■ **TASK PROMPT**
Return verbatim every line from the first line of the data below to the line that contains "## per-layer routing", inclusive, and no further.
++++++++++++++++++++
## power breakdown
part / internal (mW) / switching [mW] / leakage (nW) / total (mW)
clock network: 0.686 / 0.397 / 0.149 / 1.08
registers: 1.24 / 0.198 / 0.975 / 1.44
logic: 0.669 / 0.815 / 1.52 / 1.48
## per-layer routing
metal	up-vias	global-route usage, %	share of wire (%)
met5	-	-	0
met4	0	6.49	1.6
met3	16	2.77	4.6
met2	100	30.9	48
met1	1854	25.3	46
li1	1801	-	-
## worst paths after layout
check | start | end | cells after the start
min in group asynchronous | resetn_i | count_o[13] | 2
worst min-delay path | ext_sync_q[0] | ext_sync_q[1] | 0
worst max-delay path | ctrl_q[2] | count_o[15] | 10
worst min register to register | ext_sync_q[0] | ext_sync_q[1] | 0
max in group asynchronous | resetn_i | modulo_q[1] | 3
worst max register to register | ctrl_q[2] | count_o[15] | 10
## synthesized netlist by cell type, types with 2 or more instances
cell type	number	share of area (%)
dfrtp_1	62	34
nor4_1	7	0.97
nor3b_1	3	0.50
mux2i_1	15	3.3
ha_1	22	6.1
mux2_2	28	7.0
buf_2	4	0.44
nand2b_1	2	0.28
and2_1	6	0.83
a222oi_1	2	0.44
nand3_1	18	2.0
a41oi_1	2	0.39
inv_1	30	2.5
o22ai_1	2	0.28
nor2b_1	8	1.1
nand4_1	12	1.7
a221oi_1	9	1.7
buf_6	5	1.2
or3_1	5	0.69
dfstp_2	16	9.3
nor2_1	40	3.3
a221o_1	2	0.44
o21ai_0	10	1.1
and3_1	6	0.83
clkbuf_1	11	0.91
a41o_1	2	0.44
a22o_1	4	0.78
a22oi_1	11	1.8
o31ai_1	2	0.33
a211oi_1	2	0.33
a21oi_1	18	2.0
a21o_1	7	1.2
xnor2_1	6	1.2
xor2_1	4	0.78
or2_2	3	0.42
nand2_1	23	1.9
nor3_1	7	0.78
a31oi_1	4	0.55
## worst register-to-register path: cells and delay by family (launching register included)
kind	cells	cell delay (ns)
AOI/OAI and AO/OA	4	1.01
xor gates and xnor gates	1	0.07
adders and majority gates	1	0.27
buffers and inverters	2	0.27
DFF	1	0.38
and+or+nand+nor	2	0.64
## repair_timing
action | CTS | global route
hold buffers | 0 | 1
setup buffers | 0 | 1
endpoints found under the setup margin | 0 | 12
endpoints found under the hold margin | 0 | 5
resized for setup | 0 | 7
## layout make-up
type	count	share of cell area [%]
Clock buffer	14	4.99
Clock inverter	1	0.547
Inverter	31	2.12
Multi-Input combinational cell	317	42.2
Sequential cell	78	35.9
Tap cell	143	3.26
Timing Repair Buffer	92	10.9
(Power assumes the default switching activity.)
===== config.mk =====
export PLATFORM = sky130hd
export DESIGN_NAME = tcf_top
export DESIGN_NICKNAME = d
export VERILOG_FILES = /design/src/hw/tcf_pkg.sv /design/src/hw/tcf_chan_if.sv /design/src/hw/tcf_compare.sv /design/src/hw/tcf_counter.sv /design/src/hw/tcf_top.sv
export SDC_FILE = /design/constraint.sdc
export NUM_CORES = 1
export LEC_CHECK = 0
export BUFFER_PORTS_ARGS = -buffer_cell sky130_fd_sc_hd__buf_4
export CORE_MARGIN = 4
export CORE_UTILIZATION = 25
export CTS_CLUSTER_DIAMETER = 50
export DETAILED_ROUTE_END_ITERATION = 7
export HOLD_SLACK_MARGIN = 0.1
export PLACE_DENSITY = 0.47
export SLEW_MARGIN = 10
export SYNTH_ARGS = -nofsm -noshare
export SYNTH_HDL_FRONTEND = slang
export SYNTH_SLANG_ARGS = --single-unit

===== constraint.sdc =====
create_clock -name pclk -period 7.2 [get_ports pclk]
set_clock_uncertainty 0.2 [all_clocks]
set_input_delay 0.36 -clock pclk [delete_from_list [all_inputs] [get_ports pclk]]
set_output_delay 0.36 -clock pclk [all_outputs]
set_load 0.02 [all_outputs]

===== src/hw/tcf_pkg.sv =====
// shared constants of the timer compare and flag unit
package tcf_pkg;

   // register indices; byte address is four times the index
   localparam int          ADDR_W            = 8;
   localparam logic [5:0]  REG_SELECT_IDX    = 6'h00;
   localparam logic [5:0]  REG_MASK_IDX      = 6'h02;
   localparam logic [5:0]  REG_DATA_IDX      = 6'h03;
   localparam logic [5:0]  REG_CNT_HI_IDX    = 6'h04;
   localparam logic [5:0]  REG_CNT_LO_IDX    = 6'h05;
   localparam logic [5:0]  REG_CTRL_IDX      = 6'h06;
   localparam logic [5:0]  REG_CHFLAG_IDX    = 6'h0e;
   localparam logic [5:0]  REG_OVFLAG_IDX    = 6'h0f;
   localparam logic [5:0]  REG_CHAN_BASE_IDX = 6'h10;
   localparam logic [5:0]  REG_CHAN_LAST_IDX = 6'h1f;
   localparam logic [5:0]  REG_IRQ_STAT_IDX  = 6'h20;
   localparam logic [5:0]  REG_IRQ_MASK_IDX  = 6'h21;

   // field positions
   localparam int          CTRL_ENABLE_BIT   = 7;
   localparam int          CTRL_FAST_CLR_BIT = 4;
   localparam int          OVF_FLAG_BIT      = 7;
   localparam int          IRQ_OVF_BIT       = 8;
   localparam int          IRQ_W             = 9;

   // reset values and limits
   localparam logic [7:0]  RST_BYTE          = 8'h00;
   localparam logic [15:0] RST_COUNT         = 16'h0000;
   localparam logic [15:0] COUNT_MAX         = 16'hffff;
   localparam logic [IRQ_W-1:0] RST_IRQ      = 9'h000;

   typedef logic [15:0] tcf_word_t;

endpackage


===== src/hw/tcf_chan_if.sv =====
// signals between the register side and the channel compare logic
`timescale 1ns/1ps
interface tcf_chan_if #(parameter int NCH = 8);
   import tcf_pkg::*;
   logic              enable;
   tcf_word_t         count;
   logic [NCH-1:0]    select;
   logic [NCH-1:0]    mask;
   logic [NCH-1:0]    odata;
   logic [NCH-1:0]    pin;
   tcf_word_t         value [NCH];
   logic [NCH-1:0]    cmp_hit;
   logic [NCH-1:0]    cap_hit;
   logic [NCH-1:0]    port_q;
   logic [NCH-1:0]    port_oe_n;

   modport regs (output enable, count, select, mask, odata, pin, value,
                 input  cmp_hit, cap_hit, port_q, port_oe_n);
   modport unit (input  enable, count, select, mask, odata, pin, value,
                 output cmp_hit, cap_hit, port_q, port_oe_n);
endinterface
### src/hdl/acr_sel_decode.v
// decoder of the channel 3 input selector into routing enables
`timescale 1ns/100ps
`include "acr_regs.vh"

module acr_sel_decode (
  input  wire       sys_clk,      // system clock
  input  wire       nrst,         // synchronous reset, active low
  input  wire [1:0] sel,          // input selector
  output reg        pinsOn,       // positive and negative pins routed
  output reg        inputsShort,  // pins off, inputs shorted
  output reg        testPos,      // positive dc test signal
  output reg        testNeg       // negative dc test signal
);

  // ==========================================================
  // registered one-hot routing, so the mux never sees glitches
  always @(posedge sys_clk) begin
    if (!nrst) begin
      pinsOn      <= 1'b1;
      inputsShort <= 1'b0;
      testPos     <= 1'b0;
      testNeg     <= 1'b0;
    end else begin
      pinsOn      <= (sel == `ACR_SEL_PINS);
      inputsShort <= (sel == `ACR_SEL_SHORTED);
      testPos     <= (sel == `ACR_SEL_TEST_POS);
      testNeg     <= (sel == `ACR_SEL_TEST_NEG);
    end
  end

endmodule

### config.mk
export PLATFORM = sky130hd
export DESIGN_NAME = acr_cal_regs
export DESIGN_NICKNAME = d
export VERILOG_FILES = /design/src/hdl/acr_cal_regs.v /design/src/hdl/acr_cal_word.v /design/src/hdl/acr_sel_decode.v
export VERILOG_INCLUDE_DIRS = /design/src /design/src/shared
export SDC_FILE = /design/constraint.sdc
export NUM_CORES = 1
export LEC_CHECK = 0
export BUFFER_PORTS_ARGS = -buffer_cell sky130_fd_sc_hd__buf_2
export CAP_MARGIN = 15
export CORE_AREA = 2 2 98 100
export CTS_CLUSTER_DIAMETER = 50
export DETAILED_ROUTE_END_ITERATION = 10
export DIE_AREA = 0 0 100 102
export PLACE_DENSITY = 0.8
export SLEW_MARGIN = 15
export SYNTH_ARGS = -nofsm -noshare
export SYNTH_HDL_FRONTEND = slang
export SYNTH_SLANG_ARGS = --single-unit
export TNS_END_PERCENT = 50
### constraint.sdc
create_clock -name sys_clk -period 2.9 [get_ports sys_clk]
set_input_delay 0.29 -clock sys_clk [delete_from_list [all_inputs] [get_ports sys_clk]]
set_output_delay 0.29 -clock sys_clk [all_outputs]
set_load 0.03 [all_outputs]
## src/flash_status_cfg.svh

```systemverilog
`ifndef FLASH_STATUS_CFG_SVH
`define FLASH_STATUS_CFG_SVH

// Instruction codes that drive the paused flag
`define OPC_SUSPEND         8'h75
`define OPC_RESUME          8'h7A

// Status register one bit positions
`define SR1_RANGE_LSB       2
`define SR1_RANGE_MSB       4
`define SR1_TOP_BOTTOM      5
`define SR1_SMALL_UNIT      6
`define SR1_WRITABLE_MASK   8'h7C
`define SR1_RESET           8'h00

// Status register two bit positions
`define SR2_QUAD            1
`define SR2_LOCK_LSB        3
`define SR2_LOCK_MSB        5
`define SR2_INVERT          6
`define SR2_PAUSED          7
`define SR2_RESET           8'h00

// Status register three bit positions
`define SR3_SCHEME          2
`define SR3_DRIVE_LSB       5
`define SR3_DRIVE_MSB       6
`define SR3_RESET           8'h60

// Array geometry, 21-bit byte address, 22-bit arithmetic
`define ARRAY_TOP           22'h1FFFFF
`define ARRAY_END           22'h200000
`define BLOCK_BYTES         22'h010000
`define SECTOR_BYTES        22'h001000
`define HALF_BLOCK_BYTES    22'h008000
`define PAGE_BYTES          22'h000100
`define BLOCK_SHIFT         16
`define SECTOR_SHIFT        12
`define LAST_BLOCK          5'h1F
`define SECTOR_LOCKS        32
`define BLOCK_LOCKS         32

// Drive strength in percent
`define DRIVE_FULL          7'd100
`define DRIVE_THREE_Q       7'd75
`define DRIVE_HALF          7'd50
`define DRIVE_QUARTER       7'd25

`endif

```

## src/flash_status_pkg.sv

```systemverilog
package flash_status_pkg;

    typedef enum logic [2:0]
    {
        CMD_PAGE     = 3'h0,
        CMD_SECTOR   = 3'h1,
        CMD_HALF_BLK = 3'h2,
        CMD_BLOCK    = 3'h3,
        CMD_CHIP     = 3'h4
    } cmd_size_t;

    typedef logic [21:0] span_addr_t;

endpackage

```

## src/protect_decode_if.sv

```systemverilog
`timescale 1ns/1ps
interface protect_decode_if;
    logic                           invert;
    logic                           small_unit;
    logic                           top_bottom;
    logic [2:0]                     range;
    flash_status_pkg::span_addr_t   lo;
    flash_status_pkg::span_addr_t   hi;
    logic                           hit;

    modport requester
    (
        output invert,
        output small_unit,
        output top_bottom,
        output range,
        output lo,
        output hi,
        input  hit
    );

    modport decoder
    (
        input  invert,
        input  small_unit,
        input  top_bottom,
        input  range,
        input  lo,
        input  hi,
        output hit
    );
endinterface

```

## src/protect_range_decoder.sv

```systemverilog
`timescale 1ns/1ps
`include "flash_status_cfg.svh"
module protect_range_decoder
(
    protect_decode_if.decoder   dec
);
    flash_status_pkg::span_addr_t   size;
    flash_status_pkg::span_addr_t   plo;
    flash_status_pkg::span_addr_t   phi;
    logic                           none;
    logic                           overlap;

    always_comb
    begin
        size = '0;
        none = 1'b0;
        if (dec.range[2:1] == 2'b11)
        begin
            size = `ARRAY_END;                                             // [RL14]
        end
        else if (dec.range == 3'h0)
        begin
            none = 1'b1;                                                   // [RL12]
        end
        else if (!dec.small_unit)
        begin
            size = `BLOCK_BYTES << (dec.range - 3'h1);                     // [RL12]
        end
        else if (dec.range[2])
        begin
            size = `HALF_BLOCK_BYTES;                                      // [RL13]
        end
        else
        begin
            size = `SECTOR_BYTES << (dec.range - 3'h1);                    // [RL13]
        end
        // Top when clear, bottom when set
        if (dec.top_bottom)
        begin
            plo = '0;                                                      // [RL15]
            phi = size - 22'h1;
        end
        else
        begin
            plo = `ARRAY_END - size;                                       // [RL15]
            phi = `ARRAY_TOP;
        end
    end

    // Whole command extent is compared, not just its start
    always_comb
    begin
        overlap = !none && (dec.hi >= plo) && (dec.lo <= phi);             // [RL20]
        if (dec.invert)
        begin
            dec.hit = none || (dec.lo < plo) || (dec.hi > phi);            // [RL16]
        end
        else
        begin
            dec.hit = overlap;                                             // [RL7]
        end
    end
endmodule

```

## src/flash_status_protect_decode.sv

```systemverilog
`timescale 1ns/1ps
`include "flash_status_cfg.svh"
// Overview of operation
// [RL1] Paused flag at S15 sets after suspend instruction 75h executes; read-only.
// [RL2] Paused flag clears on resume instruction 7Ah or a power cycle; a suspend 75h in the same cycle as a power cycle sets it instead.
// [RL3] Three OTP security-area lock bits at S13..S11, reset to unlocked.
// [RL4] Each lock bit sets alone by write; once set never clears.
// [RL5] Quad enable at S9; while 0 write-guard and pause pins work.
// [RL6] Quad enable 1 turns those pins into IO2/IO3, disables both functions.
// [RL7] Scheme select 0: protection from invert, small-unit, top/bottom, range fields.
// [RL8] Scheme select 1: protection from individual block and sector lock bits.
// [RL9] All individual lock bits become 1 at power-on and any reset.
// [RL10] Drive strength code 00/01/10/11 means 100/75/50/25 percent, default 11.
// [RL11] Reserved bits read as zero and writes to them have no effect.
// [RL12] Blocks: range 001..101 protect 64KB..1MB, 000 protects nothing.
// [RL13] Sectors: range 001,010,011,10x protect 4/8/16/32KB, top or bottom.
// [RL14] Range 11x protects the whole 2MB array.
// [RL15] Top/bottom select 0 places region at top, 1 at bottom.
// [RL16] Invert set protects exactly the complement of the selected region.
// [RL17] Erase or program touching any protected address is ignored.
// [RL18] Under lock scheme, commands aimed at a locked unit are ignored.
// [RL19] Decoding is combinational from current fields and command address.
// [RL20] The full erase extent is compared against the protected region.
module flash_status_protect_decode
(
    input  wire logic                       clk_sys,
    input  wire logic                       arst_n,
    input  wire logic                       power_cycle,
    input  wire logic                       exec_valid,
    input  wire logic [7:0]                 exec_opcode,
    input  wire logic                       wr_one,
    input  wire logic                       wr_two,
    input  wire logic                       wr_three,
    input  wire logic [7:0]                 wr_data,
    input  wire logic                       lock_set,
    input  wire logic                       lock_clear,
    input  wire logic [20:0]                lock_addr,
    input  wire logic                       cmd_valid,
    input  wire logic [20:0]                cmd_addr,
    input  wire flash_status_pkg::cmd_size_t cmd_size,
    output logic [7:0]                      status_config_one,
    output logic [7:0]                      status_config_two,
    output logic [7:0]                      status_config_three,
    output logic                            write_guard_active,
    output logic                            pause_pin_active,
    output logic                            quad_io_active,
    output logic [6:0]                      drive_percent,
    output logic                            cmd_done,
    output logic                            cmd_allowed
);
    logic [4:0]                     range_fields;
    logic                           paused_op_flag;
    logic                           invert_protect;
    logic [2:0]                     otp_area_locks;
    logic                           quad_enable;
    logic                           protect_scheme_select;
    logic [1:0]                     output_strength;
    logic [`BLOCK_LOCKS-1:0]        block_locks;
    logic [`SECTOR_LOCKS-1:0]       sector_locks;
    flash_status_pkg::span_addr_t   cmd_lo;
    flash_status_pkg::span_addr_t   cmd_hi;
    logic                           lock_hit;
    logic                           next_allowed;

    protect_decode_if pd ();

    function automatic logic [6:0] drive_decode(input logic [1:0] code);
        unique case (code)
            2'b00:   drive_decode = `DRIVE_FULL;
            2'b01:   drive_decode = `DRIVE_THREE_Q;
            2'b10:   drive_decode = `DRIVE_HALF;
            2'b11:   drive_decode = `DRIVE_QUARTER;
        endcase
    endfunction

    function automatic flash_status_pkg::span_addr_t extent(input flash_status_pkg::cmd_size_t sz);
        unique case (sz)
            flash_status_pkg::CMD_PAGE:     extent = `PAGE_BYTES;
            flash_status_pkg::CMD_SECTOR:   extent = `SECTOR_BYTES;
            flash_status_pkg::CMD_HALF_BLK: extent = `HALF_BLOCK_BYTES;
            flash_status_pkg::CMD_BLOCK:    extent = `BLOCK_BYTES;
            default:                        extent = `ARRAY_END;
        endcase
    endfunction

    // Range fields: protect_range, top/bottom, small-unit
    always_ff @(posedge clk_sys or negedge arst_n)
    begin
        if (!arst_n)
            range_fields <= 5'(`SR1_RESET >> `SR1_RANGE_LSB);
        else if (wr_one)
            range_fields <= wr_data[`SR1_SMALL_UNIT:`SR1_RANGE_LSB];       // [RL11]
    end

    always_ff @(posedge clk_sys or negedge arst_n)
    begin
        if (!arst_n)
            paused_op_flag <= 1'b0;
        else if (exec_valid && exec_opcode == `OPC_SUSPEND)
            paused_op_flag <= 1'b1;                                        // [RL1]
        else if (power_cycle || (exec_valid && exec_opcode == `OPC_RESUME))
            paused_op_flag <= 1'b0;                                        // [RL2]
    end

    // Lock bits only accumulate; only arst_n clears them
    always_ff @(posedge clk_sys or negedge arst_n)
    begin
        if (!arst_n)
            otp_area_locks <= 3'h0;                                        // [RL3]
        else if (wr_two)
            otp_area_locks <= otp_area_locks | wr_data[`SR2_LOCK_MSB:`SR2_LOCK_LSB]; // [RL4]
    end

    always_ff @(posedge clk_sys or negedge arst_n)
    begin
        if (!arst_n)
        begin
            invert_protect <= 1'b0;
            quad_enable    <= 1'b0;
        end
        else if (wr_two)
        begin
            invert_protect <= wr_data[`SR2_INVERT];
            quad_enable    <= wr_data[`SR2_QUAD];                          // [RL5]
        end
    end

    always_ff @(posedge clk_sys or negedge arst_n)
    begin
        if (!arst_n)
        begin
            protect_scheme_select <= 1'(`SR3_RESET >> `SR3_SCHEME);
            output_strength       <= 2'(`SR3_RESET >> `SR3_DRIVE_LSB);     // [RL10]
        end
        else if (wr_three)
        begin
            protect_scheme_select <= wr_data[`SR3_SCHEME];
            output_strength       <= wr_data[`SR3_DRIVE_MSB:`SR3_DRIVE_LSB];
        end
    end

    // Individual locks; a power cycle re-arms them as a reset does
    always_ff @(posedge clk_sys or negedge arst_n)
    begin
        if (!arst_n)
        begin
            block_locks  <= '1;                                            // [RL9]
            sector_locks <= '1;
        end
        else if (power_cycle)
        begin
            block_locks  <= '1;                                            // [RL9]
            sector_locks <= '1;
        end
        else if (lock_set || lock_clear)
        begin
            if (lock_addr[20:16] == 5'h0 || lock_addr[20:16] == `LAST_BLOCK)
                sector_locks[{lock_addr[20], lock_addr[15:12]}] <= lock_set;
            else
                block_locks[lock_addr[20:16]] <= lock_set;
        end
    end

    // Command extent is aligned down to its own size
    always_comb
    begin
        cmd_lo = {1'b0, cmd_addr} & ~(extent(cmd_size) - 22'h1);
        cmd_hi = cmd_lo + extent(cmd_size) - 22'h1;                        // [RL20]
    end

    assign pd.invert     = invert_protect;
    assign pd.small_unit = range_fields[4];
    assign pd.top_bottom = range_fields[3];
    assign pd.range      = range_fields[2:0];
    assign pd.lo         = cmd_lo;
    assign pd.hi         = cmd_hi;

    protect_range_decoder u_range
    (
        .dec (pd.decoder)
    );

    // Any locked unit that overlaps the extent blocks the command
    always_comb
    begin
        lock_hit = 1'b0;
        for (int b = 1; b < `BLOCK_LOCKS - 1; b++)
        begin
            if (block_locks[b] && cmd_hi[20:16] >= 5'(b) && cmd_lo[20:16] <= 5'(b))
                lock_hit = 1'b1;                                           // [RL18]
        end
        for (int s = 0; s < `SECTOR_LOCKS; s++)
        begin
            if (sector_locks[s]
                && ({s[4], s[4], s[4], s[4], s[4], s[3:0]} >= cmd_lo[20:12])
                && ({s[4], s[4], s[4], s[4], s[4], s[3:0]} <= cmd_hi[20:12]))
                lock_hit = 1'b1;                                           // [RL18]
        end
        next_allowed = protect_scheme_select ? !lock_hit : !pd.hit;        // [RL8] [RL17] [RL19]
    end

    always_ff @(posedge clk_sys or negedge arst_n)
    begin
        if (!arst_n)
        begin
            cmd_done    <= 1'b0;
            cmd_allowed <= 1'b0;
        end
        else
        begin
            cmd_done <= cmd_valid;
            if (cmd_valid)
                cmd_allowed <= next_allowed;                               // [RL17]
        end
    end

    // Registered views; reserved bits read as zero
    always_ff @(posedge clk_sys or negedge arst_n)
    begin
        if (!arst_n)
        begin
            status_config_one   <= `SR1_RESET;
            status_config_two   <= `SR2_RESET;
            status_config_three <= `SR3_RESET;
            write_guard_active  <= 1'b1;
            pause_pin_active    <= 1'b1;
            quad_io_active      <= 1'b0;
            drive_percent       <= `DRIVE_QUARTER;
        end
        else
        begin
            status_config_one   <= {1'b0, range_fields, 2'b00};            // [RL11]
            status_config_two   <= {paused_op_flag, invert_protect, otp_area_locks,
                                    1'b0, quad_enable, 1'b0};
            status_config_three <= {1'b0, output_strength, 2'b00, protect_scheme_select, 2'b00};
            write_guard_active  <= !quad_enable;                           // [RL5]
            pause_pin_active    <= !quad_enable;
            quad_io_active      <= quad_enable;                            // [RL6]
            drive_percent       <= drive_decode(output_strength);          // [RL10]
        end
    end
endmodule

```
++++++++++++++++++++
■ **ANSWER FOR THE TASK**
## power breakdown
part / internal (mW) / switching [mW] / leakage (nW) / total (mW)
clock network: 0.686 / 0.397 / 0.149 / 1.08
registers: 1.24 / 0.198 / 0.975 / 1.44
logic: 0.669 / 0.815 / 1.52 / 1.48
## per-layer routing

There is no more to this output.